HUVECs were incubated in air at 37°C for 12 h. Following incubation
the HUVECs were homogenized on ice in cold lysis buffer (Beyotime
Institute of Biotechnology) plus 1:100 volume of phenylmethyl
sulfonylfluoride. The homogenates were centrifuged at 14,000 × g
for 5 min at 4°C. The supernatants were aliquoted and stored at
−80°C following the removal of a small aliquot for protein
estimation. Protein concentrations were determined using a
bicinchoninic acid (BCA) Protein Assay kit (Beyotime). The samples
were thawed on ice, mixed with 4× sample buffer (Invitrogen) and
heated at 100°C for 5 min. Equivalent amounts of proteins (50 μg)
were loaded onto 12% Tris-glycine, SDS-polyacrylamide gels for
fractionation at 160 V. Predetermined molecular weight standards
(Beyotime Institute of Biotechnology) were used as markers.
Proteins on the gel were blotted onto nitrocellulose membranes
(Beyotime Institute of Biotechnology) at 106 V for 70 min at 4°C.
Following transfer, the membranes were incubated with a blocking
buffer (5% skim milk in a washing buffer) for 2 h at room
temperature and washed three times (5 min/wash) with 0.1% Tween 20
in Tris-buffered saline (TBST). Incubation with occludin (cat.no
ab31721), ZO-1 (cat.no. ab59720) or GC receptor (cat.no. ab3578)
antibodies (all supplied by Abcam, Cambridge, MA, USA) in diluent
buffer (5% bovine serum albumin (Beyotime Institute of
Biotechnology) and 0.1% TBST) was performed overnight at 4°C
(1:1000 dilution). The membrane was subsequently washed three times
(5 min per wash) with TBST. The primary antibody was probed with
horseradish peroxidase-conjugated IgG secondary antibody (1:2000)
for 2 h, washed three times in TBST and processed with enhanced
chemiluminescence detection reagents (Beyotime). The processed
membrane was exposed to photographic films for visualization of the
signal. A β-actin western blot was performed for each membrane as
an internal protein loading control.
Evaluation of drug interactions
The interaction between escin and TA was analyzed
using the Berenbaum method to determine whether the combination was
synergistic. The method is performed based on the following
equation: E(da,db)<E(da) + E(db), where E is the observed
effect, da and db are the doses of agents a and b. Synergism is
indicated when the total effect of a combination is greater than
expected from the sum of its effects (17).
Statistical analysis
Quantitative data from the experiments are expressed
as the mean ± standard deviation, significance was determined by
one-way analysis of variance followed by Tukey’s test. In all
cases, P<0.05 was considered to indicate a statistically
significant difference.
Results
Effects of escin and TA on the HUVECs and
ARPE-19 cells survival rate
The results of the viability testing showed that
escin at a final concentration of <20 μg/ml had no effect on the
cell viability of either cell line and was chosen for all further
experiments regarding tissue permeability, junctional protein, and
receptor expression. All experimental concentrations of TA had no
effects the cell viability of the two cell lines (Fig. 2).

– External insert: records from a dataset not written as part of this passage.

**src/rtl/cpage_stack.sv**
```systemverilog
`timescale 1ns/1ps
module cpage_stack #(
  parameter int SLOTS = 4
) (
  input  logic        clk,
  input  logic        rst_n,
  input  logic        pg_push,
  input  logic [2:0]  pg_sub,
  input  logic [3:0]  pg_len,
  input  logic        pg_pop,
  input  logic        pg_base,
  input  logic        retire,
  input  logic        branch,
  input  logic        csr_we,
  input  logic [30:0] csr_wd,
  output logic [30:0] csr_rd,
  output logic [2:0]  cur_sub,
  output logic        base_mode,
  output logic        push_ovf
);
  localparam logic [3:0] HELD = 4'b1111;
  localparam logic [2:0] FULL = 3'(SLOTS);

  logic [SLOTS-1:0][6:0] slot, slot_n;
  logic [2:0] depth, depth_n;
  logic       ovf_n;
  logic [1:0] top;

  assign top       = 2'(depth - 3'd1);
  assign base_mode = (depth == 3'd0);
  assign cur_sub   = base_mode ? 3'd0 : slot[top][6:4];
  assign csr_rd    = {depth, slot};

  always_comb begin
    slot_n  = slot;
    depth_n = depth;
    ovf_n   = 1'b0;
    if (csr_we) begin
      depth_n = (csr_wd[30:28] > FULL) ? FULL : csr_wd[30:28];
      for (int i = 0; i < SLOTS; i++)
        slot_n[i] = (3'(i) < depth_n) ? csr_wd[7*i +: 7] : 7'd0;
    end else if (pg_base) begin
      slot_n  = '0;
      depth_n = 3'd0;
    end else if (pg_pop) begin
      if (depth != 3'd0) begin
        slot_n[top] = 7'd0;
        depth_n     = depth - 3'd1;
      end
    end else if (pg_push) begin
      if (depth == FULL) ovf_n = 1'b1;
      else begin
        slot_n[depth[1:0]] = {pg_sub, pg_len};
        depth_n            = depth + 3'd1;
      end
    end else if (branch) begin
      for (int i = SLOTS-1; i >= 0; i--)
        if (depth_n != 3'd0 && 3'(i) == depth_n - 3'd1 && slot_n[i][3:0] != HELD) begin
          slot_n[i] = 7'd0;
          depth_n   = depth_n - 3'd1;
        end
    end else if (retire && depth != 3'd0) begin
      if (slot[top][3:0] == HELD) ;
      else if (slot[top][3:0] <= 4'd1) begin
        slot_n[top] = 7'd0;
        depth_n     = depth - 3'd1;
      end else
        slot_n[top][3:0] = slot[top][3:0] - 4'd1;
    end
  end

  always_ff @(posedge clk or negedge rst_n) begin
    if (!rst_n) begin
      slot     <= '0;
      depth    <= 3'd0;
      push_ovf <= 1'b0;
    end else begin
      slot     <= slot_n;
      depth    <= depth_n;
      push_ovf <= ovf_n;
    end
  end

  a_r3_no_overflow: assert property (@(posedge clk) disable iff (!rst_n)
    csr_rd[30:28] <= FULL);
  a_r3_full_push_dropped: assert property (@(posedge clk) disable iff (!rst_n)
    (pg_push && !csr_we && !pg_base && !pg_pop && csr_rd[30:28] == FULL)
    |=> (push_ovf && $stable(csr_rd)));
  a_r5_base_clears: assert property (@(posedge clk) disable iff (!rst_n)
    (pg_base && !csr_we) |=> (csr_rd == 31'd0));
  a_r8_write_loads: assert property (@(posedge clk) disable iff (!rst_n)
    (csr_we && csr_wd[30:28] == FULL) |=> (csr_rd == $past(csr_wd)));
  a_r9_base_shows_zero: assert property (@(posedge clk) disable iff (!rst_n)
    base_mode |-> (cur_sub == 3'd0 && csr_rd == 31'd0));
  a_r2_held_survives: assert property (@(posedge clk) disable iff (!rst_n)
    (retire && !csr_we && !pg_base && !pg_pop && !pg_push && !branch
     && !base_mode && csr_rd[3:0] == HELD && csr_rd[30:28] == 3'd1)
    |=> $stable(csr_rd));
endmodule

```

Effects of escin and TA on TEER of the
HUVECs and ARPE-19 cells
The TEER of cellular tight junctions in the VEGF
group was significantly lower than that of control group
(P<0.05). Escin (1, 10 μg/ml) and TA (0.1, 1 μmol/l)

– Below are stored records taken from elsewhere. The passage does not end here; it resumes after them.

--- src/rtl/swpl_pkg.sv ---
// swpl_pkg: shared constants, state encodings and helper functions for the
// single-wire parity chunk serializer. Assumes chunks of at most DATA_W bits.
package swpl_pkg;

    localparam int unsigned DATA_W  = 8;
    localparam int unsigned LEN_W   = $clog2(DATA_W + 1);
    localparam int unsigned SPEED_W = 3;
    localparam int unsigned MAX_US  = 48;

    typedef enum logic [1:0] {
        TX_IDLE,
        TX_DATA,
        TX_PAR,
        TX_TAIL
    } tx_state_t;

    // Bit period in microseconds for a speed code; unknown codes use 6 us.
    function automatic int unsigned period_us(input logic [SPEED_W-1:0] code);
        case (code)
            3'd0:    return 4;
            3'd1:    return 6;
            3'd2:    return 12;
            3'd3:    return 24;
            3'd4:    return 36;
            3'd5:    return 48;
            default: return 6;
        endcase
    endfunction

    // Fold a requested bit count into 1..DATA_W; 0 and oversize mean DATA_W.
    function automatic logic [LEN_W-1:0] eff_len(input logic [LEN_W-1:0] n);
        if (n == '0 || n > LEN_W'(DATA_W))
            return LEN_W'(DATA_W);
        return n;
    endfunction

endpackage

significantly increased the reduced TEER in cells stimulated with
VEGF compared with that in the VEGF-treated control cells
(P<0.05 or P<0.01) (Fig. 3).
Escin (0.1 μg/ml) and TA (0.01 μmol/L) administered separately had
no significant impact on the TEER of cellular tight junctions,
however, administered together they significantly increased the
TEER of cellular tight junctions in the presence of VEGF
(P<0.05) (Fig. 4).
Effects of TA combined with escin on the
expression levels of occludin and ZO-1 in HUVECs
Compared with the control group, the occludin and
ZO-1 protein expression levels in HUVECs treated with VEGF was
significantly reduced (P<0.05). Low concentrations of escin or
TA alone did not enhance the occludin and ZO-1 expression levels
compared with those observed in the VEGF group. However, when escin
and TA were administered together, occludin and ZO-1 expression
levels increased significantly compared with those of the control
group (P<0.05) (Fig. 5).
Effects of TA combined with escin on GC
receptor expression of HUVECs
Low dose escin or TA alone did not enhance the GC
receptor expression compared with the VEGF group. However, when
escin and TA were administered together, GC receptor expression
increased significantly (P<0.05) (Fig. 6).
Discussion
The BRB is composed of tight and adherent junction
complexes. Retinal vascular endothelium and pigment epithelium have
well developed tight junctions that confer a high degree of control
on solute and fluid permeability, which maintains the neural
environment of retina. Intact BRB function is essential for proper
vision and its breakdown greatly contributes to the pathology and
vision loss in retinal disorders including DR, age-related macular
degeneration and uveitis.
TEER measurement is a common method for evaluating
the formation of tight junctional complexes. The present study used
an in vitro model of BRB based on ARPE-19 cells and HUVECs
on permeable transwell inserts. The BRB model established the
tightness of the created monolayer as reflected by high TEER and
high expression levels of adherens and tight junctional proteins.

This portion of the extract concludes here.